▶ **EXERCISE OBJECTIVE**
Repeat nothing but the lines below running from the one containing "clkinvlp_4 | 3 |" to the one containing "[critical path, delay". Keep both end lines.
*****
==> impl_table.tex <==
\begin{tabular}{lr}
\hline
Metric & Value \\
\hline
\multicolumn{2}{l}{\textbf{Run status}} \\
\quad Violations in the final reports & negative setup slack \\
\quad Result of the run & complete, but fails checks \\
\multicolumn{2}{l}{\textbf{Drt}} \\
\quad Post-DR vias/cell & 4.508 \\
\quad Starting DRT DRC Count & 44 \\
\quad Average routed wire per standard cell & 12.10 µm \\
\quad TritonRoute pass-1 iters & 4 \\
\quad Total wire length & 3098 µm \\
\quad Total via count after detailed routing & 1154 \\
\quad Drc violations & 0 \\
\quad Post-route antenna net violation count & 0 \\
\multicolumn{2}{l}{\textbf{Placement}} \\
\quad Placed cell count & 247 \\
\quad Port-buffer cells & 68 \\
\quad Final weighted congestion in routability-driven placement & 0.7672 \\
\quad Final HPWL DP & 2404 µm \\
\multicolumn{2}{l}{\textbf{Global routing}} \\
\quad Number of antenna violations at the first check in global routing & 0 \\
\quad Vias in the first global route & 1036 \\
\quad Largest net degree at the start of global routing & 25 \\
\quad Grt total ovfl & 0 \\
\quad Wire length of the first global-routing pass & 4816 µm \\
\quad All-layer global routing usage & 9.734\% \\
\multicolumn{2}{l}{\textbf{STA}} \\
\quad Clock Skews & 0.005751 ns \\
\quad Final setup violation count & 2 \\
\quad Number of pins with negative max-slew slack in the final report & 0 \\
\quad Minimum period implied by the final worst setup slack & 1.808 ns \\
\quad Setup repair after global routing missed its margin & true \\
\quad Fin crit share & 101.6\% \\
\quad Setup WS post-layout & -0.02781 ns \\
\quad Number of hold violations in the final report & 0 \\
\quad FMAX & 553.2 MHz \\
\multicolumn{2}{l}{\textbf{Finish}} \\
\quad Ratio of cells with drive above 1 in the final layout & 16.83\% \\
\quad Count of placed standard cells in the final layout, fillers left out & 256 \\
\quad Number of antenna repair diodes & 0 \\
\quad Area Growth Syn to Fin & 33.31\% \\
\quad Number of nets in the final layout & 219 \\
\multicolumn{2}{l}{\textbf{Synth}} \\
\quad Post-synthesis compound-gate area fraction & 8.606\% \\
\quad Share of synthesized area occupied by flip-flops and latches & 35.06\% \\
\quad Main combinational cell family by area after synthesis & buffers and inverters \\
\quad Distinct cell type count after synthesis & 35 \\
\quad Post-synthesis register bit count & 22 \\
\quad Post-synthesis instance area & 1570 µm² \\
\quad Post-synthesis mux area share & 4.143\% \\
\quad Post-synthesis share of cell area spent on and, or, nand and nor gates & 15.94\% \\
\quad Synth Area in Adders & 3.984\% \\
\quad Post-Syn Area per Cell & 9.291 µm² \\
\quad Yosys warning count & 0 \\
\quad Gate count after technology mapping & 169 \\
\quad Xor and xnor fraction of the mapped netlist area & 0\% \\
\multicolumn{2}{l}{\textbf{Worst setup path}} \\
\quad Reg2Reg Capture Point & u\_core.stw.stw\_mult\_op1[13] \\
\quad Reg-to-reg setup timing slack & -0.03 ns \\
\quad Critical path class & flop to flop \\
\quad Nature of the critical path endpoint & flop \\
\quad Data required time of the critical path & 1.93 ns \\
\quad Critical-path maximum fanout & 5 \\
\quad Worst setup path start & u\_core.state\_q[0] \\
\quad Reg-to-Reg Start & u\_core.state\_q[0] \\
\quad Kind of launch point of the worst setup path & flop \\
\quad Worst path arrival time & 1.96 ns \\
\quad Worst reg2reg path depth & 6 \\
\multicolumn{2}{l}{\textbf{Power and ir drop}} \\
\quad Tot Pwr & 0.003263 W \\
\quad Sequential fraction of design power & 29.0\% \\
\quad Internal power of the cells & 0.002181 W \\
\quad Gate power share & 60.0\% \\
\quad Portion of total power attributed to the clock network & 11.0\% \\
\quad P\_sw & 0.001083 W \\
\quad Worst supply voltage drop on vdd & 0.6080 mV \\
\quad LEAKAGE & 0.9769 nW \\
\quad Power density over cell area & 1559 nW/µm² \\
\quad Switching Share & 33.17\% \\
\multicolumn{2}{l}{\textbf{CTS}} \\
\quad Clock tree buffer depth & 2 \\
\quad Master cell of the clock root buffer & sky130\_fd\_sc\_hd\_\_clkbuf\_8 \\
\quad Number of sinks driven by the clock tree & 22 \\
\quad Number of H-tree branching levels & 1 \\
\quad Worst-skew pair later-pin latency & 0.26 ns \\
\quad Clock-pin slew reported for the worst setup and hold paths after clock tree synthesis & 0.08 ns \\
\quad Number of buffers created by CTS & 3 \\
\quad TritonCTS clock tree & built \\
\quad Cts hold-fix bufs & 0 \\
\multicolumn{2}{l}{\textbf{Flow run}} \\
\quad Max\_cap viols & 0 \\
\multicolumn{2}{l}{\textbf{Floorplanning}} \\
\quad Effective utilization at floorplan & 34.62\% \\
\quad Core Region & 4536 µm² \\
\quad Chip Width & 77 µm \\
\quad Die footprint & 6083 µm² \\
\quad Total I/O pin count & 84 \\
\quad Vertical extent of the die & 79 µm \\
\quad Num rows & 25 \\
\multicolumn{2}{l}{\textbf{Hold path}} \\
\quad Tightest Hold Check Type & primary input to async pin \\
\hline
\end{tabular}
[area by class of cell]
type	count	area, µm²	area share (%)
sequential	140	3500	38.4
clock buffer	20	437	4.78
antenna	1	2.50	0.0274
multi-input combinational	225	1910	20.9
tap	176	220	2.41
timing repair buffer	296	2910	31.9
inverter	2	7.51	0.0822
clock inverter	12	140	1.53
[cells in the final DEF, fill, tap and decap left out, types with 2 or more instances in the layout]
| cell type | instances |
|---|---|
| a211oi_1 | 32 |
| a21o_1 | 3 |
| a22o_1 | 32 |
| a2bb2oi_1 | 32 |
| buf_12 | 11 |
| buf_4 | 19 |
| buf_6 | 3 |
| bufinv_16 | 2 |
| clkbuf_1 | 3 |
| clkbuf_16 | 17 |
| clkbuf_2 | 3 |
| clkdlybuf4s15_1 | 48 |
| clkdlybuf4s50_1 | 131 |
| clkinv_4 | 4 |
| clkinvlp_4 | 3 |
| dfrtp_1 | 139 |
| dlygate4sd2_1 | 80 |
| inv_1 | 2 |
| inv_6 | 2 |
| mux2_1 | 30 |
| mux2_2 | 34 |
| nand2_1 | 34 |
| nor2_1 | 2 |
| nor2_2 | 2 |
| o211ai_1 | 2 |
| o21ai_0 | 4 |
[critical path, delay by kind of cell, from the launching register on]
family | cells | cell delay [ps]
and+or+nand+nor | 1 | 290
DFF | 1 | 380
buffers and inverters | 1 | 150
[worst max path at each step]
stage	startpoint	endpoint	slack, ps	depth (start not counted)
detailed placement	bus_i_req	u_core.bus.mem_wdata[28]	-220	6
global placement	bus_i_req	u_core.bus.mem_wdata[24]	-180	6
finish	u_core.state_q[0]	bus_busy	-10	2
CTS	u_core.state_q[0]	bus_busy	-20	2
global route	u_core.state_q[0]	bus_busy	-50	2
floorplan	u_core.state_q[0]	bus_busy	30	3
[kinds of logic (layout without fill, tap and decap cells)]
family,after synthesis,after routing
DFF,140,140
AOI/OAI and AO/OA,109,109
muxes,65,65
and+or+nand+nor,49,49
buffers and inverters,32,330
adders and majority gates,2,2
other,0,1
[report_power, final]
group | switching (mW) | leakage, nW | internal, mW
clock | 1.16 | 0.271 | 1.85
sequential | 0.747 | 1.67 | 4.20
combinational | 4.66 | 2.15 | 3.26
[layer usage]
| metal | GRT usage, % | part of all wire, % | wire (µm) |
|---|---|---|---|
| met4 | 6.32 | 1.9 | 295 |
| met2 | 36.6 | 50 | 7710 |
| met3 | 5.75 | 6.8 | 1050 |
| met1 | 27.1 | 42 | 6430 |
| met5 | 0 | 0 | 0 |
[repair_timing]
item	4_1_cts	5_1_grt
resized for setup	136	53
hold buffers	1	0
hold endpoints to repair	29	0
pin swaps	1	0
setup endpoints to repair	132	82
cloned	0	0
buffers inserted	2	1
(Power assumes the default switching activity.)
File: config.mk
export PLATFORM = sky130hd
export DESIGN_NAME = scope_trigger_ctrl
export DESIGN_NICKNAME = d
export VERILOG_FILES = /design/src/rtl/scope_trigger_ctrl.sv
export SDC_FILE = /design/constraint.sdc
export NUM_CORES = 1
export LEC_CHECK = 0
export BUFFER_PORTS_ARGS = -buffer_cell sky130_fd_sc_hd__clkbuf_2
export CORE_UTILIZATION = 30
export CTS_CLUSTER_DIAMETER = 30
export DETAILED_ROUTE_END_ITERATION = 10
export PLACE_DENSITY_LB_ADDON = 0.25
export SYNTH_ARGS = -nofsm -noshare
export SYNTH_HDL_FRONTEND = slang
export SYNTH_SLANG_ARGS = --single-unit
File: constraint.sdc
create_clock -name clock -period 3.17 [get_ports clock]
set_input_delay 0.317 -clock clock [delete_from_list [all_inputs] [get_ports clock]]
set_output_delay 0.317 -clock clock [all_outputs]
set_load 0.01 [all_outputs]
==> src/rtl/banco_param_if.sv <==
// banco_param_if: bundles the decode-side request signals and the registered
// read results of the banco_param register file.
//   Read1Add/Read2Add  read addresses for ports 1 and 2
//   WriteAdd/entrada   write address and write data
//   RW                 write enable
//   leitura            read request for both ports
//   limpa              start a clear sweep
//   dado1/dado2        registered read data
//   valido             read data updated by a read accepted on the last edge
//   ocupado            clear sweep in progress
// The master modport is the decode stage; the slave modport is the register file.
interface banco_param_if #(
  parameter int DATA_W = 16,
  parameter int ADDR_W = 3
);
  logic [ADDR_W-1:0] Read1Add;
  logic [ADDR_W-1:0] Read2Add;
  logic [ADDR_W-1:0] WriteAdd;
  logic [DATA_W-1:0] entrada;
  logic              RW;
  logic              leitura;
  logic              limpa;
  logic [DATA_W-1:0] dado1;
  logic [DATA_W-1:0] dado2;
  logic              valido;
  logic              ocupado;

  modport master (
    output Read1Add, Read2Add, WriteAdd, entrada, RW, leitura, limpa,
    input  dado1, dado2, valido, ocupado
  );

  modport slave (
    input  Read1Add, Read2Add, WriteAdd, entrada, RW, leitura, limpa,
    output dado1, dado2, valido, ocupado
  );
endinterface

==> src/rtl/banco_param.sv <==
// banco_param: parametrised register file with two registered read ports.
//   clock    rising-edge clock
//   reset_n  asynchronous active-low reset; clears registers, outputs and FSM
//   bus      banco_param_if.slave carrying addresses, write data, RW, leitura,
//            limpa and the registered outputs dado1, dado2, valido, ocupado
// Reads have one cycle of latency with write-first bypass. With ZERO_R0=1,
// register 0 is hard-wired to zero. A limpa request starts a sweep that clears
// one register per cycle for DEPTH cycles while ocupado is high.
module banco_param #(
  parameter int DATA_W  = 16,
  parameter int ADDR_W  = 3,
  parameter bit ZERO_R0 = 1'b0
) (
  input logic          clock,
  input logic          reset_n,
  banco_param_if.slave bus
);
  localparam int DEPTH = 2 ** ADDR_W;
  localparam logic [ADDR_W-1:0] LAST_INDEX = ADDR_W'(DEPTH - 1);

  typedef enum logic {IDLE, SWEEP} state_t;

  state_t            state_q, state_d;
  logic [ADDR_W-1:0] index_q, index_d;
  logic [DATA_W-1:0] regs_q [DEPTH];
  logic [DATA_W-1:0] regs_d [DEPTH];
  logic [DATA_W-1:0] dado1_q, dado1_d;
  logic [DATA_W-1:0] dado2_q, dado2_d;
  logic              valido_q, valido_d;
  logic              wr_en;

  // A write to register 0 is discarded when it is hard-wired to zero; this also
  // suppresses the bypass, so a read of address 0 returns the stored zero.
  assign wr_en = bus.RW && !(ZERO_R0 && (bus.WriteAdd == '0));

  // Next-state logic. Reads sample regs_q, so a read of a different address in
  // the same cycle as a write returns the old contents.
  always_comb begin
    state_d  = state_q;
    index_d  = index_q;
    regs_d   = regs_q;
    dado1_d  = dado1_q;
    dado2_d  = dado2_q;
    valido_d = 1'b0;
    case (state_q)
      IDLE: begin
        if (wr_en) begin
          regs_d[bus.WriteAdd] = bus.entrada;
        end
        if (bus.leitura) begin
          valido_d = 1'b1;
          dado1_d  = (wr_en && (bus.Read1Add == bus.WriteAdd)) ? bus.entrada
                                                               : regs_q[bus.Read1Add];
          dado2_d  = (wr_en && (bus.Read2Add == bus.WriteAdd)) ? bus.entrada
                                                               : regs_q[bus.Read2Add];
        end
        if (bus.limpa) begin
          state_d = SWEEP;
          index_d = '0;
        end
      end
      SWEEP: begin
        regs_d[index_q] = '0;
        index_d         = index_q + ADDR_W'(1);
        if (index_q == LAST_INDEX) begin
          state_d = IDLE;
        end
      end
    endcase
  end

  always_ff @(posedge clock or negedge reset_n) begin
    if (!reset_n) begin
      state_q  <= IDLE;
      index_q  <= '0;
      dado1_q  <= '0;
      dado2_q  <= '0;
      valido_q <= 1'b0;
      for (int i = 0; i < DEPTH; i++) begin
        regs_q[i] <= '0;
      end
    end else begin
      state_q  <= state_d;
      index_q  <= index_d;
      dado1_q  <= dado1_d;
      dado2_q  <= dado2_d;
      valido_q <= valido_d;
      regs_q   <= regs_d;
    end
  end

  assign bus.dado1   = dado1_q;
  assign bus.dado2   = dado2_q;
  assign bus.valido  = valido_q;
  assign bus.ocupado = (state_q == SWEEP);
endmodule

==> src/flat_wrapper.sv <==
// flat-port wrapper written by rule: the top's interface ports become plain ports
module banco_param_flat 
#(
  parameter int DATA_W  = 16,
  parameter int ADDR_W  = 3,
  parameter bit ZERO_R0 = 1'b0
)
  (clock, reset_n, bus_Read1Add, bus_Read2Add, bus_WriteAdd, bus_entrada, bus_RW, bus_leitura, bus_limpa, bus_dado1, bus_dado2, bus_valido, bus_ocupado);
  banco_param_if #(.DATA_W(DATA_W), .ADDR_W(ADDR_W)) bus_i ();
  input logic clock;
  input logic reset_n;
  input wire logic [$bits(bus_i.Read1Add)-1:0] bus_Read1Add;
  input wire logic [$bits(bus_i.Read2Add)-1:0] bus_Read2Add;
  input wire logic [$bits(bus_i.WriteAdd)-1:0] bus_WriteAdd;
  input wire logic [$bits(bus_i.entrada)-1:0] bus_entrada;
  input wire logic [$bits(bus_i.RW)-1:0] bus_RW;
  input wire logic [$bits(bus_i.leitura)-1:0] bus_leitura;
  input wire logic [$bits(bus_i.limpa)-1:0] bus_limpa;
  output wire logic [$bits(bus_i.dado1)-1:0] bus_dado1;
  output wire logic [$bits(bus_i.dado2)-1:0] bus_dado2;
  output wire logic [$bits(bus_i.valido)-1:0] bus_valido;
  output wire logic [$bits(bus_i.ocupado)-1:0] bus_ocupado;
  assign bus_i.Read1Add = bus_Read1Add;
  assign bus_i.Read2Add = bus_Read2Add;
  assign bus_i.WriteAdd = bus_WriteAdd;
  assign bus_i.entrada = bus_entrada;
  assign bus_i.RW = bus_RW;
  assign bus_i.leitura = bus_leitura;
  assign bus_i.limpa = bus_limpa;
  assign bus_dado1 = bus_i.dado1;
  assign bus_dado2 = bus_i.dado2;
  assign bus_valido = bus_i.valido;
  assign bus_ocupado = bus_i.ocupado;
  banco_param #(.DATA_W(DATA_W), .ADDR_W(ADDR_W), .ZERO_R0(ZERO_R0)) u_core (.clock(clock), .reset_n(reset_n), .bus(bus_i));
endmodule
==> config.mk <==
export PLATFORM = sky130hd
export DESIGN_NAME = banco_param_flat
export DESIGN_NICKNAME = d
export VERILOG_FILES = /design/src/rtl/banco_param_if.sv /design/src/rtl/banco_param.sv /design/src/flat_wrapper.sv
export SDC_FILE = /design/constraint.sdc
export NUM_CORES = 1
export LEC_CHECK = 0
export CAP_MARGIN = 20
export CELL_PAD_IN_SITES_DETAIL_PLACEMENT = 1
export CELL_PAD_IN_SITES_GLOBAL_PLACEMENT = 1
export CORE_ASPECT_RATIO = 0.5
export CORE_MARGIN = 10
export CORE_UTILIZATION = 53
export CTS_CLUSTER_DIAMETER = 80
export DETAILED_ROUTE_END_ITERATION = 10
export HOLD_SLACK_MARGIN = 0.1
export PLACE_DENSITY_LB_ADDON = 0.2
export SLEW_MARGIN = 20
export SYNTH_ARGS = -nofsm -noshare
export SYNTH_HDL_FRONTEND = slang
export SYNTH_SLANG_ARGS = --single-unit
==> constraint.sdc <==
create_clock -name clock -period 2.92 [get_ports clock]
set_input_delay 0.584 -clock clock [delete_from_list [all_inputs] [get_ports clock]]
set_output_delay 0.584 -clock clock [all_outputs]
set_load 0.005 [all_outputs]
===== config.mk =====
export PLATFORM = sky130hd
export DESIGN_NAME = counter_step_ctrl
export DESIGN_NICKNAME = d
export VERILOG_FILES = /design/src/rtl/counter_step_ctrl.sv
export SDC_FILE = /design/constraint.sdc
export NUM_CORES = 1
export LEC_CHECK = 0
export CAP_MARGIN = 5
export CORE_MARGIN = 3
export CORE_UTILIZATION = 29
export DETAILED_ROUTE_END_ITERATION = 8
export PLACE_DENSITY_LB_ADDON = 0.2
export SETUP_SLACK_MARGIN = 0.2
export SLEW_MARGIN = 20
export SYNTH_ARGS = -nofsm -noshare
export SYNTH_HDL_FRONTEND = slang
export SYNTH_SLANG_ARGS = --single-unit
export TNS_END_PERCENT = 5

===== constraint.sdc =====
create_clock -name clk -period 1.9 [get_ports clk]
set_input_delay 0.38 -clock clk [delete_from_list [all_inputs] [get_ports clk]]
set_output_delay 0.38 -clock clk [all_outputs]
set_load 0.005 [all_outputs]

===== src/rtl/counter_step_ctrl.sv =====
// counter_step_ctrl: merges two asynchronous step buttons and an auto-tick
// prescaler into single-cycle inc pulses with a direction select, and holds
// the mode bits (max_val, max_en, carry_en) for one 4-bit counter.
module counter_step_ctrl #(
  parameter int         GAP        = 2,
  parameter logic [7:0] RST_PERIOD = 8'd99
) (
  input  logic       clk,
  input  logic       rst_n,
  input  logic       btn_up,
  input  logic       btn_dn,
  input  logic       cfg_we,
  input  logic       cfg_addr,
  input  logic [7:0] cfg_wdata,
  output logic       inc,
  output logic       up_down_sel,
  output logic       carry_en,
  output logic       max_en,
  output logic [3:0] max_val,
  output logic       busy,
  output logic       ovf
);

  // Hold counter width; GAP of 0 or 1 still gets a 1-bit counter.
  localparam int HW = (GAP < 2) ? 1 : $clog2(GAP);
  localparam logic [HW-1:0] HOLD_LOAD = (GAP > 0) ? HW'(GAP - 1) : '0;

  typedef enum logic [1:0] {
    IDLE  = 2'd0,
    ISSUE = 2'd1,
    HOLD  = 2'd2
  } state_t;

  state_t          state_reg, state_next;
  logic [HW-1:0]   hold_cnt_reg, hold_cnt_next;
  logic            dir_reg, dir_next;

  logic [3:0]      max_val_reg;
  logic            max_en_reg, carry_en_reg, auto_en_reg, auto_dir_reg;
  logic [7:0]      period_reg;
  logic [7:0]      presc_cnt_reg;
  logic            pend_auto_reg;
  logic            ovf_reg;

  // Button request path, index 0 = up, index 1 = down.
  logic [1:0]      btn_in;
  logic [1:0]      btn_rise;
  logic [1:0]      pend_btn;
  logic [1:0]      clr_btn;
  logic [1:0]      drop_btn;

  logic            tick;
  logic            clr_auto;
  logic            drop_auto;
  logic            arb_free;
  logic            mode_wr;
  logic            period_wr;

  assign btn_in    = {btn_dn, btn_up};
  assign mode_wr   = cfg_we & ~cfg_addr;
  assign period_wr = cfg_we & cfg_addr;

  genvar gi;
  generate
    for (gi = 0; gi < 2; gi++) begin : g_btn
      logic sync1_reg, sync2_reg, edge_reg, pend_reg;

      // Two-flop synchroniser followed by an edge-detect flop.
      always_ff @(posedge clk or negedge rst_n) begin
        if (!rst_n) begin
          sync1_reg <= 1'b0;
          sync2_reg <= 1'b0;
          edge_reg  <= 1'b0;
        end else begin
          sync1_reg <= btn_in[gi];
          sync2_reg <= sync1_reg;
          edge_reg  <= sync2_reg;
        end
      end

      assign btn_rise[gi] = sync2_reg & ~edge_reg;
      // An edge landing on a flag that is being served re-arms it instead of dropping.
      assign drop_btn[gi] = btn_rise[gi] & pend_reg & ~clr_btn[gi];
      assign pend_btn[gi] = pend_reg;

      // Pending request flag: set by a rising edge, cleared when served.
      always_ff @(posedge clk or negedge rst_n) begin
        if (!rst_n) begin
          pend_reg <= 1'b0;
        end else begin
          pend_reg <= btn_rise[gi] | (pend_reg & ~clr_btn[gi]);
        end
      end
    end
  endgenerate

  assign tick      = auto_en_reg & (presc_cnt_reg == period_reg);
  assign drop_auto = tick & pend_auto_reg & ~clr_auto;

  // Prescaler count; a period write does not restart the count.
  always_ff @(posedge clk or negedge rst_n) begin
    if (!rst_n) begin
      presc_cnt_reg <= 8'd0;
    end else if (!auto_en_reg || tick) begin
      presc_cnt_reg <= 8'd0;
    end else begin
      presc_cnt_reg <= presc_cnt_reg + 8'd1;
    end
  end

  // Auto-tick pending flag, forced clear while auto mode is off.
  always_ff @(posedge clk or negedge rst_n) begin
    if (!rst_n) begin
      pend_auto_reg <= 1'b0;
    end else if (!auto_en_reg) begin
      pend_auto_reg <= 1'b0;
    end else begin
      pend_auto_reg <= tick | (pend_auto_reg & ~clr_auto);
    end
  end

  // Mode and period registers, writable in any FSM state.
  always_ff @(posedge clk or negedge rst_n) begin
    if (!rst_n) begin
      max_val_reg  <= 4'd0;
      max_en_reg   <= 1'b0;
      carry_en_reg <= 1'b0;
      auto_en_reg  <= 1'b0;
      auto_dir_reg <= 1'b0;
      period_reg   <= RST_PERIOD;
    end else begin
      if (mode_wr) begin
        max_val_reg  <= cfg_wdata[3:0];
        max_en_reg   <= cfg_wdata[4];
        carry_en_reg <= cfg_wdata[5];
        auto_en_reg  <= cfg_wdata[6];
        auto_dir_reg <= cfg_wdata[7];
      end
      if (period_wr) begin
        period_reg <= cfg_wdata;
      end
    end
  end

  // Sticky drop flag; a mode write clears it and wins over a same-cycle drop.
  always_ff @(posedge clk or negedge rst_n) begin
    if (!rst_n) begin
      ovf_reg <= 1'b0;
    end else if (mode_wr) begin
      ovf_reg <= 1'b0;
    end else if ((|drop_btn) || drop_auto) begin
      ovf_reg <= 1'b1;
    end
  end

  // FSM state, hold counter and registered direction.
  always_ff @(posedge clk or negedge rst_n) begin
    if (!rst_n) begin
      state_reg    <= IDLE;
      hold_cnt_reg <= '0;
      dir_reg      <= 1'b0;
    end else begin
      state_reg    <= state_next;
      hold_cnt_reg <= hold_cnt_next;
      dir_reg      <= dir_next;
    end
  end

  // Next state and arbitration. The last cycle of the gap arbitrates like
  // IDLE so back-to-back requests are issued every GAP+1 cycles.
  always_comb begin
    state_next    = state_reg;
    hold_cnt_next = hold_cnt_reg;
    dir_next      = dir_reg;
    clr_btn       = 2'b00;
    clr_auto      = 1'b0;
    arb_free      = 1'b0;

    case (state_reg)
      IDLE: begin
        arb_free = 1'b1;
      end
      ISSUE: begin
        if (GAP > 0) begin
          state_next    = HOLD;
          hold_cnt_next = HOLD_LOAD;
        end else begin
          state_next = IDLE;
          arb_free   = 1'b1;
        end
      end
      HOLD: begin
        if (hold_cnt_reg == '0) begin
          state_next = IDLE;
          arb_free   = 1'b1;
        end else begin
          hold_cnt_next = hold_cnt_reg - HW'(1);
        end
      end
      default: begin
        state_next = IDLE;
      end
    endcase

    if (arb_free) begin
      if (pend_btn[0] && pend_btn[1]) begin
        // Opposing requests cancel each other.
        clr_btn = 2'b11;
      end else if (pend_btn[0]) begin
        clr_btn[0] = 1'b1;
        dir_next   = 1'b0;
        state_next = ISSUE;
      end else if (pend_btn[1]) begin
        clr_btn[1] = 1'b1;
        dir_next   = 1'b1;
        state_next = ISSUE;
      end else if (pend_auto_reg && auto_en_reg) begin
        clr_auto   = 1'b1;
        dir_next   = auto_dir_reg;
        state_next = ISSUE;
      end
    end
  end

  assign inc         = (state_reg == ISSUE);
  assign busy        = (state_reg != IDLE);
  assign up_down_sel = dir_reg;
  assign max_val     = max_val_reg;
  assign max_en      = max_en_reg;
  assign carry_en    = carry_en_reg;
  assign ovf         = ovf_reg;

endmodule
*****
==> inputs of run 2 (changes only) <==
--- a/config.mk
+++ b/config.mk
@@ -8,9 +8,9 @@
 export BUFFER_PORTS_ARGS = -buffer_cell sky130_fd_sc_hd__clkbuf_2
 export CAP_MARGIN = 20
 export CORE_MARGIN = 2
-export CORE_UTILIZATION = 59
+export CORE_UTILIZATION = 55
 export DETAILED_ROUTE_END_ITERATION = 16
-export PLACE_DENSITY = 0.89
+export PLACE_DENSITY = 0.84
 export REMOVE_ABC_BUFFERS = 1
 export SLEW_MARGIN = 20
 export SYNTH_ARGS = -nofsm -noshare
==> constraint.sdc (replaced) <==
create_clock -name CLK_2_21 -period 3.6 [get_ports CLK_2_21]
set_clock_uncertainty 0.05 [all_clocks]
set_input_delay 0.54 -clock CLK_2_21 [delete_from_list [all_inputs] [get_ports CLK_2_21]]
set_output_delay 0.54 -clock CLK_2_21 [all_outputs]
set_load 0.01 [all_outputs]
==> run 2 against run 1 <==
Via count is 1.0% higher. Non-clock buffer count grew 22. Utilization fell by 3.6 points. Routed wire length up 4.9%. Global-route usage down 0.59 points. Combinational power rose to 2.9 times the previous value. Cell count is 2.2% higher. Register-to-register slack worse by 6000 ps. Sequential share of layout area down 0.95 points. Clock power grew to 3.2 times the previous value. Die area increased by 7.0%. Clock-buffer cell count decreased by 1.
*****
▶ **COMPLETED EXERCISE**
| clkinvlp_4 | 3 |
| dfrtp_1 | 139 |
| dlygate4sd2_1 | 80 |
| inv_1 | 2 |
| inv_6 | 2 |
| mux2_1 | 30 |
| mux2_2 | 34 |
| nand2_1 | 34 |
| nor2_1 | 2 |
| nor2_2 | 2 |
| o211ai_1 | 2 |
| o21ai_0 | 4 |
[critical path, delay by kind of cell, from the launching register on]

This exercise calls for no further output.